“In this country, if you fall sick and you don’t have money, just buy a coffin and sleep next to it awaiting death,” said one campaigner.
Rabat – A group of cancer patients and survivors in Morocco have launched a social media campaign under the hashtag “Mabghinach nmouto bsaratan” (We don’t want to die of cancer). The campaign seeks to improve healthcare for cancer patients in Moroccan hospitals and calls for free treatment.
Patients, who call themselves “warriors,” shared pictures of themselves carrying the campaign’s slogan. They also posted videos narrating their struggles with Moroccan hospitals and complaining about the high cost of cancer treatment in Morocco.
مابغيناش نموتو بالسرطان بغينا نتعالجو بالمجان
لا حول ولا قوة الا بالله العلي العظيم
Posted by الرحمة مباشر on Tuesday, 3 December 2019
Nihad, a 30-year-old cancer patient from Safi, shared her story in a 12-minute-long clip. According to her, negligence in hospitals is one of the main problems patients suffer from, as their situation is not taken seriously when cancer is in its early stages.

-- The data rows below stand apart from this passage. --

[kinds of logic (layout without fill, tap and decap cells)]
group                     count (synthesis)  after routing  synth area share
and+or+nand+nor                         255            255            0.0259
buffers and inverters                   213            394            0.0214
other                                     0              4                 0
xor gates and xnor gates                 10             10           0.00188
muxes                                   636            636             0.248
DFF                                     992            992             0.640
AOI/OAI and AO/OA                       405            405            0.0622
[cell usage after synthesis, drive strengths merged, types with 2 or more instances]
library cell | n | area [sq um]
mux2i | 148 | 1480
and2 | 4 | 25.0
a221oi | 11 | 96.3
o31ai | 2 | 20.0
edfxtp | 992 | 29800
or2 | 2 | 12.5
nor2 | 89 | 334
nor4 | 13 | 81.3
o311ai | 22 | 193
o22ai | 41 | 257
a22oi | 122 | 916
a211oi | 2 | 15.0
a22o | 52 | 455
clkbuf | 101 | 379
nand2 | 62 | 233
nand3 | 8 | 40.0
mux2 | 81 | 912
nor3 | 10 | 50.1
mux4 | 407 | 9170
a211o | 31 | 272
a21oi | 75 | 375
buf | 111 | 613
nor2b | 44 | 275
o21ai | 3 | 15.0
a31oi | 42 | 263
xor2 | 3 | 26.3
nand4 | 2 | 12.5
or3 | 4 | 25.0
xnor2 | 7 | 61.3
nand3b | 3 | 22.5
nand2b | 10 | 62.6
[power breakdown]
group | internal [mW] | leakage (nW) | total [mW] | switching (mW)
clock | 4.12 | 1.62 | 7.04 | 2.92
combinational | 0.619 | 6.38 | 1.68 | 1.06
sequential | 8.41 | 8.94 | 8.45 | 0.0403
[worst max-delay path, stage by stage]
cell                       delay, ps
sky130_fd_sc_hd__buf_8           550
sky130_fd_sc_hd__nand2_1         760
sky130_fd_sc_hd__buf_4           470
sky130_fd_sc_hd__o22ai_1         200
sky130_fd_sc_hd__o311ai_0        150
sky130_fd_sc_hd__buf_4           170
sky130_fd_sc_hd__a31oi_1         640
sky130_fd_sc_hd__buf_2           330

The patient also protested overcrowding in hospitals and the expensive costs of cancer treatment.
“In this country, if you fall sick and you don’t have money, just buy a coffin and sleep next to it awaiting death,” said Nihad in the footage, garnering the viewers’ empathy.
A number of activists reacted to the campaign by sharing articles and videos about it, and by expressing their demands to the Ministry of Health.
The posts criticized the Ministry of Health’s media campaigns. According to several patients, the campaigns are superficial and do not benefit the patients in any way.
The campaign started as a Facebook group for Moroccan cancer patients where they shared their pain and struggles and provided each other with emotional support.
The group then moved onto WhatsApp, before deciding to go public with their suffering and share the campaign on public social media, according to Meryem Elhatimi, one of the “warriors” from Safi.
Cancer in Morocco
According to 2017 statistics, nearly 40,000 Moroccans are diagnosed with cancer each year.
Breast cancer accounts for 36% of all cancer cases among female patients, making it the most common form of cancer among women, followed by cervical cancer (11.2%), thyroid cancer (8.6%), and colorectal cancer (5.9%).
For men, lung cancer is the most common form, accounting for 22% of all cases, followed by prostate cancer (12.6%), and colorectal cancer (7.9%).
Morocco has launched several projects to tackle cancer, such as creating regional centers for cancer treatment and increasing the number of medications available for cancer patients in Morocco.
The plans, however, are still falling short of Moroccan cancer sufferers’.
In 2018, the International Agency for Research on Cancer (IARC) issued a report on breast cancer patients in Morocco and an evaluation of Moroccan oncology centers.
The report criticized Morocco’s breast cancer screening program. The program comes “up short in terms of the cancer detection rate even though the rate of annual screening coverage achieved was acceptable.”
Although 60% of the yearly target population in Morocco undergo screening tests, detection rates for cancer measures far below average.
Cancer detection in Morocco may be as low as 1 in 1,000 women. In comparison, screening tests in Europe find approximately 6 in 1,000 and report 5 in 1,000 in the US. The disparity leads the research center to believe many cases of breast cancer in Morocco go undetected.
Another effort by the Ministry of Health to support cancer patients is reducing the prices of some medications. The ministry issues lists of drugs with reduced prices.
While the price reductions do not target mainly cancer medication, they aim to make drugs more available to the public.
The reductions are part of Morocco’s national drug policy, launched in 2013. The plan aims to reduce the prices of drugs used to treat chronic illnesses, including cancer.
Since 2013, the Ministry of Health has been able to reduce the prices of more than 3,600 medications.